[[ Data for review open ]]
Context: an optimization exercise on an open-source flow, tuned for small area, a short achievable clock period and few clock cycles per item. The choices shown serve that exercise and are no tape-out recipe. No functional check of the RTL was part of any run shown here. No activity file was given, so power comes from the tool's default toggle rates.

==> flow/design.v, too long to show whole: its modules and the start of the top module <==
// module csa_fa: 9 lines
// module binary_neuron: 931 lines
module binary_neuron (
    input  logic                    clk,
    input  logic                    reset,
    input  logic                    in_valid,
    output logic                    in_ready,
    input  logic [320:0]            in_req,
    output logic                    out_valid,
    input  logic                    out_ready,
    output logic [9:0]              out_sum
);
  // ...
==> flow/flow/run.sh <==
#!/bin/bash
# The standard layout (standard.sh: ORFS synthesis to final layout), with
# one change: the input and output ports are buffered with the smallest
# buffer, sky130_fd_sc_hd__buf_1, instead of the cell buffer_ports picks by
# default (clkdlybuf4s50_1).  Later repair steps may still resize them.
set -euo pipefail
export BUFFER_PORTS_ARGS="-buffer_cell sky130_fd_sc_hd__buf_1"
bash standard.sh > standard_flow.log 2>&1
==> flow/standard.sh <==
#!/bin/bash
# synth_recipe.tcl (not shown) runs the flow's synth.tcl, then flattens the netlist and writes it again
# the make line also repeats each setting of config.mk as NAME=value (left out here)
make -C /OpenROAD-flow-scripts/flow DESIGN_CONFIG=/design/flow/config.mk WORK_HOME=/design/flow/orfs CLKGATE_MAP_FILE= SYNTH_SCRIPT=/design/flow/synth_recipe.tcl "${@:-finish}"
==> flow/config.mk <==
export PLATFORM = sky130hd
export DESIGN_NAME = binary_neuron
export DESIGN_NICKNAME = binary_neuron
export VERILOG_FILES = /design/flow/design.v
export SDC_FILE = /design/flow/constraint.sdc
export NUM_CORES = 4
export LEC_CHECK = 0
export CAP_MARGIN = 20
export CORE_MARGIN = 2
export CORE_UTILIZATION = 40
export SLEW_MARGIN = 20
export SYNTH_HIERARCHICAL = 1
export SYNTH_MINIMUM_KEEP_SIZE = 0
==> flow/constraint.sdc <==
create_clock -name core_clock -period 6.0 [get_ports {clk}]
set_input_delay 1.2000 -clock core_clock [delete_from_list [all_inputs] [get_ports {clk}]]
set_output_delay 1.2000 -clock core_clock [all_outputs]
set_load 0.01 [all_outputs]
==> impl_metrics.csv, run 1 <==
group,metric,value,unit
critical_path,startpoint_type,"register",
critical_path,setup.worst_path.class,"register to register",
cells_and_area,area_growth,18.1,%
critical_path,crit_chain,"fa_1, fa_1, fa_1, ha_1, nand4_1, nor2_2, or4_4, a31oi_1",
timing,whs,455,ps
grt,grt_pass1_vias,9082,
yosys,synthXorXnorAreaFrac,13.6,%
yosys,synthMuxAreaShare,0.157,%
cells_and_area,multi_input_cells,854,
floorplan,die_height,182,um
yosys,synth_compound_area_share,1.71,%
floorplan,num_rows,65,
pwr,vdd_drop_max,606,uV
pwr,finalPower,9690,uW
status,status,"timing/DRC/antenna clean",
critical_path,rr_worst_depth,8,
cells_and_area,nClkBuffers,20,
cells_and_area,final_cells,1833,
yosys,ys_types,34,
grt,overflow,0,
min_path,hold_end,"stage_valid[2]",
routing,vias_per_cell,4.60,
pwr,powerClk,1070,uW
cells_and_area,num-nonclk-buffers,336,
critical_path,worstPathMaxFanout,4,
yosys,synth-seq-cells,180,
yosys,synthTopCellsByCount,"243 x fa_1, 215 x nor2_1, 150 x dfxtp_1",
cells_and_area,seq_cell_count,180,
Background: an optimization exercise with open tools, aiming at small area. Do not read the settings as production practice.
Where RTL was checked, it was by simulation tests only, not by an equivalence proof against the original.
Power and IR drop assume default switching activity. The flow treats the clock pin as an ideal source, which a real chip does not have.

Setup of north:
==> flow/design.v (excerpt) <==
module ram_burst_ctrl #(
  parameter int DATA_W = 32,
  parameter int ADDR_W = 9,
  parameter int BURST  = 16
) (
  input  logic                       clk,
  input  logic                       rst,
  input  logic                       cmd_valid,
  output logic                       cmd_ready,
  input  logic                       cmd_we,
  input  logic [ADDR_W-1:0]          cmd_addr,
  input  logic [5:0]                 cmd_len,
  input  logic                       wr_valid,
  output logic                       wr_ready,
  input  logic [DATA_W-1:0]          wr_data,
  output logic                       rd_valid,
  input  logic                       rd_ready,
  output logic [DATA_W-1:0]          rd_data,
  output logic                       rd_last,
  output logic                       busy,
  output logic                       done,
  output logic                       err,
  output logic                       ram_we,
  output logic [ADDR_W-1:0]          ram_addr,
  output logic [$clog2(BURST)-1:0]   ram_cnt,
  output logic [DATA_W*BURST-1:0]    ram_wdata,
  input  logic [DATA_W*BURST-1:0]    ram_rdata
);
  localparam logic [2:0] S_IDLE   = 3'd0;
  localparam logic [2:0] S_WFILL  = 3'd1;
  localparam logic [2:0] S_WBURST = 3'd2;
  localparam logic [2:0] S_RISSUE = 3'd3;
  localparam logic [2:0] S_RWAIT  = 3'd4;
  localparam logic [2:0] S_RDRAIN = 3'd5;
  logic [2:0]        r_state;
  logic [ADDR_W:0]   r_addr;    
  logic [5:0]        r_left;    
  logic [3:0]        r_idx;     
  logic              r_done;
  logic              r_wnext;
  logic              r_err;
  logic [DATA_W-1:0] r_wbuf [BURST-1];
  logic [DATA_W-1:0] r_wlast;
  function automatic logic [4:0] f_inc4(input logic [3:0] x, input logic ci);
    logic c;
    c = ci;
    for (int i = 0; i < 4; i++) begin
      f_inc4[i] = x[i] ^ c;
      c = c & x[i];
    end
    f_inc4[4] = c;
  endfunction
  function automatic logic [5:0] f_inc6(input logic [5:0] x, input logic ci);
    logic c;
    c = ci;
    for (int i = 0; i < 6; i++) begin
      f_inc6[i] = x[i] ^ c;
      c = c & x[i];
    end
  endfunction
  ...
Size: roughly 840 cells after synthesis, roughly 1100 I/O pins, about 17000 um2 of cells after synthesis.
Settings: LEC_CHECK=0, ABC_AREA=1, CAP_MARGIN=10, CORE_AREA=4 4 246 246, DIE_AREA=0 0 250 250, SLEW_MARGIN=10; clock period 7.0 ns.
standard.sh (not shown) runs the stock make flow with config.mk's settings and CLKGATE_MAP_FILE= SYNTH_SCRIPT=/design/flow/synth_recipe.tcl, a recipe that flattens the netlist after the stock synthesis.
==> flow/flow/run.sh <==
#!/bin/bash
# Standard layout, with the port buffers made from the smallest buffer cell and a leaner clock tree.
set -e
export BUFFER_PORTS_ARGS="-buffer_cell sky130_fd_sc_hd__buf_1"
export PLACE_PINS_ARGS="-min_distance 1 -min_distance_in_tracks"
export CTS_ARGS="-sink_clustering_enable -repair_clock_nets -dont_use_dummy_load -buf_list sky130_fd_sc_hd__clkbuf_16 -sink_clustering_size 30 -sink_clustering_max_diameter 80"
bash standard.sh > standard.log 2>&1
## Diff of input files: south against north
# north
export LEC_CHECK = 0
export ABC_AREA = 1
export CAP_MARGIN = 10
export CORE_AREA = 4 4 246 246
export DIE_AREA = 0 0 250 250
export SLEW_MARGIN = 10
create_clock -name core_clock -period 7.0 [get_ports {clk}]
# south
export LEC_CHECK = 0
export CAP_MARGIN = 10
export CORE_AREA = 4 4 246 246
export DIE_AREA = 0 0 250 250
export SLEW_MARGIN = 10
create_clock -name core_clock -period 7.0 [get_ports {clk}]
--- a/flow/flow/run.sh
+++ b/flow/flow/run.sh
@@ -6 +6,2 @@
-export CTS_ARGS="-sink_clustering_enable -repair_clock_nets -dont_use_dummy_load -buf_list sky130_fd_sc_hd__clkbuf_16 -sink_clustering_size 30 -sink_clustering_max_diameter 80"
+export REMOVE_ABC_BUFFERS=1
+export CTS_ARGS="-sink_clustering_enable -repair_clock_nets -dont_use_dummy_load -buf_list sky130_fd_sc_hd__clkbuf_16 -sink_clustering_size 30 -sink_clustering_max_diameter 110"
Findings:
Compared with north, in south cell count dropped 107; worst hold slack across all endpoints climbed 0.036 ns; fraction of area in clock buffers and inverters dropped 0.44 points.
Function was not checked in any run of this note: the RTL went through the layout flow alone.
[[ Data for review closed ]]
Exercise prompt -> Repeat the records above line by line, from the first line through the line that contains "# the make line".

Problem solution ->
Context: an optimization exercise on an open-source flow, tuned for small area, a short achievable clock period and few clock cycles per item. The choices shown serve that exercise and are no tape-out recipe. No functional check of the RTL was part of any run shown here. No activity file was given, so power comes from the tool's default toggle rates.

==> flow/design.v, too long to show whole: its modules and the start of the top module <==
// module csa_fa: 9 lines
// module binary_neuron: 931 lines
module binary_neuron (
    input  logic                    clk,
    input  logic                    reset,
    input  logic                    in_valid,
    output logic                    in_ready,
    input  logic [320:0]            in_req,
    output logic                    out_valid,
    input  logic                    out_ready,
    output logic [9:0]              out_sum
);
  // ...
==> flow/flow/run.sh <==
#!/bin/bash
# The standard layout (standard.sh: ORFS synthesis to final layout), with
# one change: the input and output ports are buffered with the smallest
# buffer, sky130_fd_sc_hd__buf_1, instead of the cell buffer_ports picks by
# default (clkdlybuf4s50_1).  Later repair steps may still resize them.
set -euo pipefail
export BUFFER_PORTS_ARGS="-buffer_cell sky130_fd_sc_hd__buf_1"
bash standard.sh > standard_flow.log 2>&1
==> flow/standard.sh <==
#!/bin/bash
# synth_recipe.tcl (not shown) runs the flow's synth.tcl, then flattens the netlist and writes it again
# the make line also repeats each setting of config.mk as NAME=value (left out here)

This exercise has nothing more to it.